Personal information
- Born: 30 April 1981 (age 44) Skopje
- Nationality: Macedonian/Kosovan

Career information
- Playing career: 1998–2011
- Coaching career: 2017–present

Career history

Playing
- 1998–1999: MZT Skopje
- 1999–2001: Vardar
- 2001–2002: MEB Prishtina
- 2002–2003: Mabetex
- 2003–2004: Dukagjini Peja
- 2004–2005: Mabetex
- 2005: Drita
- 2005: Alba Fehérvár
- 2006: Peja
- 2007: Stjarnan
- 2007–2008: MZT Skopje
- 2008–2009: Ormanspor Genclik Ankara
- 2009: MZT Skopje
- 2009–2010: Ormanspor Genclik Ankara
- 2010: Lirija
- 2010–2011: Trepça

Coaching
- 2017–2019: Hapoel Be'eri
- 2019–2021: Dinamo Tbilisi
- 2022: Rahoveci
- 2023: Maccabi Haifa (women's team)
- 2023–2025: Elitzur Ramla

= Muhamed Thaçi =

Macedonian-Kosovan coach and former basketball player

Muhamed Thaçi (born 30 April 1981), known by his nickname Mujo Thaçi, is a Macedonian-Kosovan Basketball Coach and former professional basketball Swingman who last played for KB Trepça in the Kosovo Basketball Superleague.

==Professional career==
In October 2007, Thaçi signed with Úrvalsdeild karla club Stjarnan.
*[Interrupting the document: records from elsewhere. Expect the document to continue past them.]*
What follows belongs to an exercise in optimizing a design on an open flow for small area and a short achievable clock period; a production flow would make more cautious choices.
At most, simulation tests tie the RTL to the original design; equivalence was not proved.
No driver is modelled on the clock port, so clocking that relies on it looks cheaper here than on a real chip.
Power figures rest on the tool's default switching activity, not on a simulated workload.

==> module adatreceive, before the edit <==
module adatreceive(clk8x, rst, sdi, frame_sync, bit_sync,
	ch1, ch2, ch3, ch4,
	ch5, ch6, ch7, ch8);
	input wire clk8x;
	input wire rst;
	input wire sdi;
	output reg frame_sync;
	output wire bit_sync;
	output reg [23:0] ch1;
	output reg [23:0] ch2;
	output reg [23:0] ch3;
	output reg [23:0] ch4;
	output reg [23:0] ch5;
	output reg [23:0] ch6;
	output reg [23:0] ch7;
	output reg [23:0] ch8;
	reg [7:0] bitpos;
	reg [28:0] shiftreg;
	reg prevbit;
	wire [23:0] sample;
	wire [23:0] rsample;
	wire [23:0] ldval;
	wire sdi_reclocked;
	wire found_sync_pattern;
	assign sample[23:20] = shiftreg[28:25];
	assign sample[19:16] = shiftreg[23:20];
	assign sample[15:12] = shiftreg[18:15];
	assign sample[11:8]  = shiftreg[13:10];
	assign sample[7:4]   = shiftreg[8:5];
	assign sample[3:0]   = shiftreg[3:0];
	genvar i;
	generate
		for (i = 0; i < 24; i = i + 1) begin
			assign rsample[i] = sample[23-i];
		end
	endgenerate
	assign ldval = rst ? 24'd0 : rsample;
	adatreclock reclocker(
		.clk(clk8x),
		.rst(rst),
		.sdi(sdi),
		.sample(sdi_reclocked),
		.sample_valid(bit_sync)
	);
	assign found_sync_pattern =
		(shiftreg[28:19] == 10'b0000000000);
	wire ld1 = rst | (bitpos == 8'd34);
	wire ld2 = rst | (bitpos == 8'd64);
	wire ld3 = rst | (bitpos == 8'd94);
	wire ld4 = rst | (bitpos == 8'd124);
	wire ld5 = rst | (bitpos == 8'd154);
	wire ld6 = rst | (bitpos == 8'd184);
	wire ld7 = rst | (bitpos == 8'd214);
	wire ld8 = rst | (bitpos == 8'd244);
	always @ (posedge clk8x) begin
		if (ld1) ch1 <= ldval;
		if (ld2) ch2 <= ldval;
		if (ld3) ch3 <= ldval;
		if (ld4) ch4 <= ldval;
		if (ld5) ch5 <= ldval;
		if (ld6) ch6 <= ldval;
		if (ld7) ch7 <= ldval;
		if (ld8) ch8 <= ldval;
	end
	always @ (posedge clk8x) begin
		if (rst) begin
			frame_sync <= 1'b0;
			bitpos <= 8'd0;
			shiftreg <= 29'h1fffffff;
			prevbit <= 1'b0;
		end
		else begin
			frame_sync <= bit_sync & found_sync_pattern;
			if (bit_sync) begin
				prevbit <= sdi_reclocked;
				shiftreg <= {sdi_reclocked ^ prevbit, shiftreg[28:1]};
				if (found_sync_pattern)
					bitpos <= 8'd0;
				else
					bitpos <= bitpos + 8'd1;
			end
		end
	end
endmodule
export LEC_CHECK = 0
export CAP_MARGIN = 20
export CORE_MARGIN = 2
export CORE_UTILIZATION = 40
export SETUP_SLACK_MARGIN = 1.2
export SLEW_MARGIN = 20
create_clock -name core_clock -period 2.7 [get_ports {clk8x}]
run.sh (not shown) runs the stock make flow with config.mk's settings and CLKGATE_MAP_FILE= SYNTH_SCRIPT=/design/flow/synth_recipe.tcl, a recipe that flattens the netlist after the stock synthesis.
Then changed:
--- a/flow/design.v
+++ b/flow/design.v
@@ -71,20 +71,30 @@
 		.sdi(sdi),
 		.sample(sdi_reclocked),
 		.sample_valid(bit_sync)
 	);
 	assign found_sync_pattern =
 		(shiftreg[28:19] == 10'b0000000000);
-	wire ld1 = rst | (bitpos == 8'd34);
-	wire ld2 = rst | (bitpos == 8'd64);
-	wire ld3 = rst | (bitpos == 8'd94);
-	wire ld4 = rst | (bitpos == 8'd124);
-	wire ld5 = rst | (bitpos == 8'd154);
-	wire ld6 = rst | (bitpos == 8'd184);
-	wire ld7 = rst | (bitpos == 8'd214);
-	wire ld8 = rst | (bitpos == 8'd244);
+	reg [7:0] ld_q;
+	wire [7:0] ld_next;
+	assign ld_next[0] = ~found_sync_pattern & (bitpos == 8'd33);
+	assign ld_next[1] = ~found_sync_pattern & (bitpos == 8'd63);
+	assign ld_next[2] = ~found_sync_pattern & (bitpos == 8'd93);
+	assign ld_next[3] = ~found_sync_pattern & (bitpos == 8'd123);
+	assign ld_next[4] = ~found_sync_pattern & (bitpos == 8'd153);
+	assign ld_next[5] = ~found_sync_pattern & (bitpos == 8'd183);
+	assign ld_next[6] = ~found_sync_pattern & (bitpos == 8'd213);
+	assign ld_next[7] = ~found_sync_pattern & (bitpos == 8'd243);
+	wire ld1 = rst | ld_q[0];
+	wire ld2 = rst | ld_q[1];
+	wire ld3 = rst | ld_q[2];
+	wire ld4 = rst | ld_q[3];
+	wire ld5 = rst | ld_q[4];
+	wire ld6 = rst | ld_q[5];
+	wire ld7 = rst | ld_q[6];
+	wire ld8 = rst | ld_q[7];
 	always @ (posedge clk8x) begin
 		if (ld1) ch1 <= ldval;
 		if (ld2) ch2 <= ldval;
 		if (ld3) ch3 <= ldval;
 		if (ld4) ch4 <= ldval;
 		if (ld5) ch5 <= ldval;
@@ -95,17 +105,19 @@
 	always @ (posedge clk8x) begin
 		if (rst) begin
 			frame_sync <= 1'b0;
 			bitpos <= 8'd0;
 			shiftreg <= 29'h1fffffff;
 			prevbit <= 1'b0;
+			ld_q <= 8'd0;
 		end
 		else begin
 			frame_sync <= bit_sync & found_sync_pattern;
 			if (bit_sync) begin
 				prevbit <= sdi_reclocked;
+				ld_q <= ld_next;
 				shiftreg <= {sdi_reclocked ^ prevbit, shiftreg[28:1]};
 				if (found_sync_pattern)
 					bitpos <= 8'd0;
 				else
 					bitpos <= bitpos + 8'd1;
 			end
Synthesized area increases by 4.0%.
Wire length decreases by 16%.
Via count decreases by 7.9%.
Hold slack is about the same.
Total power decreases by 0.98%.
Design area decreases by 8.6%.
Combinational power decreases by 25%.
Die area increases by 3.9%.
Only the layout flow was run in the first run of this note; the RTL was not checked for function there.

---

main:
RTL: one of the versions met above, not the one the previous note started from.
Size: about 420 cells after synthesis, about 250 flip-flops, ~200 I/O pins.
==> module adatreceive, before the edit <==
module adatreceive(clk8x, rst, sdi, frame_sync, bit_sync,
	ch1, ch2, ch3, ch4,
	ch5, ch6, ch7, ch8);
	input wire clk8x;
	input wire rst;
	input wire sdi;
	output reg frame_sync;
	output wire bit_sync;
	output reg [23:0] ch1;
	output reg [23:0] ch2;
	output reg [23:0] ch3;
	output reg [23:0] ch4;
	output reg [23:0] ch5;
	output reg [23:0] ch6;
	output reg [23:0] ch7;
	output reg [23:0] ch8;
	reg [7:0] bitpos;
	reg [28:0] shiftreg;
	reg prevbit;
	wire [23:0] sample;
	wire [23:0] rsample;
	wire [23:0] ldval;
	wire sdi_reclocked;
	wire found_sync_pattern;
	assign sample[23:20] = shiftreg[28:25];
	assign sample[19:16] = shiftreg[23:20];
	assign sample[15:12] = shiftreg[18:15];
	assign sample[11:8]  = shiftreg[13:10];
	assign sample[7:4]   = shiftreg[8:5];
	assign sample[3:0]   = shiftreg[3:0];
	genvar i;
	generate
		for (i = 0; i < 24; i = i + 1) begin
			assign rsample[i] = sample[23-i];
		end
	endgenerate
	assign ldval = rst ? 24'd0 : rsample;
	adatreclock reclocker(
		.clk(clk8x),
		.rst(rst),
		.sdi(sdi),
		.sample(sdi_reclocked),
		.sample_valid(bit_sync)
	);
	assign found_sync_pattern =
		(shiftreg[28:19] == 10'b0000000000);
	reg [7:0] ld_q;
	wire [7:0] ld_next;
	assign ld_next[0] = ~found_sync_pattern & (bitpos == 8'd33);
	assign ld_next[1] = ~found_sync_pattern & (bitpos == 8'd63);
	assign ld_next[2] = ~found_sync_pattern & (bitpos == 8'd93);
	assign ld_next[3] = ~found_sync_pattern & (bitpos == 8'd123);
	assign ld_next[4] = ~found_sync_pattern & (bitpos == 8'd153);
	assign ld_next[5] = ~found_sync_pattern & (bitpos == 8'd183);
	assign ld_next[6] = ~found_sync_pattern & (bitpos == 8'd213);
	assign ld_next[7] = ~found_sync_pattern & (bitpos == 8'd243);
	wire ld1 = rst | ld_q[0];
	wire ld2 = rst | ld_q[1];
	wire ld3 = rst | ld_q[2];
	wire ld4 = rst | ld_q[3];
	wire ld5 = rst | ld_q[4];
	wire ld6 = rst | ld_q[5];
	wire ld7 = rst | ld_q[6];
	wire ld8 = rst | ld_q[7];
	always @ (posedge clk8x) begin
		if (ld1) ch1 <= ldval;
		if (ld2) ch2 <= ldval;
		if (ld3) ch3 <= ldval;
		if (ld4) ch4 <= ldval;
		if (ld5) ch5 <= ldval;
		if (ld6) ch6 <= ldval;
		if (ld7) ch7 <= ldval;
		if (ld8) ch8 <= ldval;
	end
	always @ (posedge clk8x) begin
		if (rst) begin
			frame_sync <= 1'b0;
			bitpos <= 8'd0;
			shiftreg <= 29'h1fffffff;
			prevbit <= 1'b0;
			ld_q <= 8'd0;
		end
		else begin
			frame_sync <= bit_sync & found_sync_pattern;
			if (bit_sync) begin
				prevbit <= sdi_reclocked;
				ld_q <= ld_next;
				shiftreg <= {sdi_reclocked ^ prevbit, shiftreg[28:1]};
				if (found_sync_pattern)
					bitpos <= 8'd0;
				else
					bitpos <= bitpos + 8'd1;
			end
		end
	end
endmodule
export LEC_CHECK = 0
export CAP_MARGIN = 20
export CORE_MARGIN = 2
export CORE_UTILIZATION = 60
export CTS_CLUSTER_DIAMETER = 60
export CTS_CLUSTER_SIZE = 30
export SETUP_SLACK_MARGIN = 1.2
export SLEW_MARGIN = 20
create_clock -name core_clock -period 2.7 [get_ports {clk8x}]
standard.sh (not shown) runs the stock make flow with config.mk's settings and CLKGATE_MAP_FILE= SYNTH_SCRIPT=/design/flow/synth_recipe.tcl, a recipe that flattens the netlist after the stock synthesis.
==> flow/flow/run.sh <==
#!/bin/bash
# Own layout flow: the standard ORFS layout, with one change to clock tree
# synthesis (cts_hook.tcl): the intermediate levels of TritonCTS's tree are
# removed, so the leaf buffers hang directly on the root buffer's net. The tree
# stays balanced (every register is two buffers from the clock port).
# Port buffers start as buf_1 (the smallest buffer) instead of clkdlybuf4s50_1.
set -euo pipefail
here=$(pwd)
export PRE_CTS_TCL=$here/flow/cts_hook.tcl
export BUFFER_PORTS_ARGS="-buffer_cell sky130_fd_sc_hd__buf_1"
bash standard.sh > "$here/standard_flow.log" 2>&1
==> flow/flow/cts_hook.tcl <==
# Wrap clock_tree_synthesis: after TritonCTS builds its tree, remove the
# buffers between the root buffer and the leaf (cluster) buffers, and hang
# the leaf buffers directly on the net their removed driver was driven by.
rename clock_tree_synthesis tritoncts_clock_tree_synthesis
proc clock_tree_synthesis { args } {
  tritoncts_clock_tree_synthesis {*}$args
  set block [ord::get_db_block]
  for { set level 1 } { $level < 10 } { incr level } {
    foreach inst [$block getInsts] {
      set name [$inst getName]
      if { ![string match "clkbuf_${level}_*" $name] } { continue }
      set in [[$inst findITerm A] getNet]
      set out [[$inst findITerm X] getNet]
      foreach it [$out getITerms] {
        if { [$it getInst] ne $inst } {
          $it disconnect
          $it connect $in
        }
      }
      odb::dbInst_destroy $inst
      odb::dbNet_destroy $out
      puts "cts_hook: removed $name"
    }
  }
}
diff inputs: main => the feature branch
==> flow/design.v, changed modules only <==
module adatreceive(clk8x, rst, sdi, frame_sync, bit_sync,
	ch1, ch2, ch3, ch4,
	ch5, ch6, ch7, ch8);
	input wire clk8x;
	input wire rst;
	input wire sdi;
	output reg frame_sync;
	output wire bit_sync;
	output reg [23:0] ch1;
	output reg [23:0] ch2;
	output reg [23:0] ch3;
	output reg [23:0] ch4;
	output reg [23:0] ch5;
	output reg [23:0] ch6;
	output reg [23:0] ch7;
	output reg [23:0] ch8;
	reg [7:0] bitpos;
	reg [9:0] hist_hi;
	reg [18:0] hist_lo;
	wire [28:0] shiftreg = {hist_hi, hist_lo};
	reg prevbit;
	wire [23:0] sample;
	wire [23:0] rsample;
	wire [23:0] ldval;
	wire sdi_reclocked;
	wire found_sync_pattern;
	assign sample[23:20] = shiftreg[28:25];
	assign sample[19:16] = shiftreg[23:20];
	assign sample[15:12] = shiftreg[18:15];
	assign sample[11:8]  = shiftreg[13:10];
	assign sample[7:4]   = shiftreg[8:5];
	assign sample[3:0]   = shiftreg[3:0];
	genvar i;
	generate
		for (i = 0; i < 24; i = i + 1) begin
			assign rsample[i] = sample[23-i];
		end
	endgenerate
	assign ldval = rst ? 24'd0 : rsample;
	adatreclock reclocker(
		.clk(clk8x),
		.rst(rst),
		.sdi(sdi),
		.sample(sdi_reclocked),
		.sample_valid(bit_sync)
	);
	assign found_sync_pattern =
		(shiftreg[28:19] == 10'b0000000000);
	reg [7:0] ld_q;
	wire [7:0] ld_next;
	assign ld_next[0] = ~found_sync_pattern & (bitpos == 8'd33);
	assign ld_next[1] = ~found_sync_pattern & (bitpos == 8'd63);
	assign ld_next[2] = ~found_sync_pattern & (bitpos == 8'd93);
	assign ld_next[3] = ~found_sync_pattern & (bitpos == 8'd123);
	assign ld_next[4] = ~found_sync_pattern & (bitpos == 8'd153);
	assign ld_next[5] = ~found_sync_pattern & (bitpos == 8'd183);
	assign ld_next[6] = ~found_sync_pattern & (bitpos == 8'd213);
	assign ld_next[7] = ~found_sync_pattern & (bitpos == 8'd243);
	wire ld1 = rst | ld_q[0];
	wire ld2 = rst | ld_q[1];
	wire ld3 = rst | ld_q[2];
	wire ld4 = rst | ld_q[3];
	wire ld5 = rst | ld_q[4];
	wire ld6 = rst | ld_q[5];
	wire ld7 = rst | ld_q[6];
	wire ld8 = rst | ld_q[7];
	always @ (posedge clk8x) begin
		if (bit_sync)
			hist_lo <= {hist_hi[0], hist_lo[18:1]};
	end
	always @ (posedge clk8x) begin
		if (ld1) ch1 <= ldval;
		if (ld2) ch2 <= ldval;
		if (ld3) ch3 <= ldval;
		if (ld4) ch4 <= ldval;
		if (ld5) ch5 <= ldval;
		if (ld6) ch6 <= ldval;
		if (ld7) ch7 <= ldval;
		if (ld8) ch8 <= ldval;
	end
	always @ (posedge clk8x) begin
		if (rst) begin
			frame_sync <= 1'b0;
			bitpos <= 8'd0;
			hist_hi <= 10'h3ff;
			prevbit <= 1'b0;
			ld_q <= 8'd0;
		end
		else begin
			frame_sync <= bit_sync & found_sync_pattern;
			if (bit_sync) begin
				prevbit <= sdi_reclocked;
				ld_q <= ld_next;
				hist_hi <= {sdi_reclocked ^ prevbit, hist_hi[9:1]};
				if (found_sync_pattern)
					bitpos <= 8'd0;
				else
					bitpos <= bitpos + 8'd1;
			end
		end
	end
endmodule
==> summary.txt <==
- Design internal power delta for the feature branch relative to main: 0.00016 W lower
- Count of hold-fix buffers inserted at cts came out exactly the same in main and the feature branch.
- Compared with main, in the feature branch overall track demand over capacity in global routing higher, share of synthesized area spent on multiplexers shrank by 2.5 points, fraction of final layout cells with drive strength greater than 1 fell 8.3 points, flip-flop and latch count ~0 delta, power decreased by 0.00025 W relative to the old numbers.
- [compare] base=main new=the feature branch: total of buffers placed on input and output ports did not really move; simple-gate portion of the synthesized area went down; slack of the critical path went down.
- Delta (the feature branch minus main): width of the die lost 0.48%, post-route cell area has decreased.

## afterwards: timing with drivers on the ports
The flow's constraints put no driver on any port. The routed layouts listed below were extracted and timed again, unchanged, in two steps. Step 1, drivers: a clkbuf_16 drives clk8x and a buf_2 each remaining input, both assumed. Step 2, shift: input delay + t, output delay - t, t = (earliest + latest rising clock arrival at the registers) / 2. This alone moves slack from input paths to output paths. Slacks: ideal / step 1 / step 2; pairs: ideal / step 1.
run	t, ns	setup WS [ns]	worst register clock-pin slew, ns
the first run of note 1	0.538	1.019 / 1.015 / 0.772	0.07 / 0.07
the second run of note 1	0.534	1.086 / 1.042 / 0.754	0.06 / 0.06
main	0.456	1.165 / 1.125 / 0.824	0.10 / 0.10
the feature branch	0.442	1.154 / 1.115 / 0.921	0.11 / 0.11
After both steps every run listed still meets setup and hold. The setup slack of main, which loses most, moves by -0.040 ns with the drivers and by -0.341 ns with both steps.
He was released by the club in November the same year. In four games, he averaged 15.5 points per game while making 47.5% of his three point shots.

==Coaching career==
===Dinamo Tbilisi (2019–2021)===
On August 26, 2019, Thaçi became the head coach of Dinamo Tbilisi of the Georgian Superliga.

===Rahoveci (2022)===
On August 13, 2022, Thaçi became the head coach of Rahoveci of the Kosovo Superleague.

==National team career==
Thaçi was part of the Kosovo national team in a tournament in Alexandria in 2005 where he played against Egypt and Romania.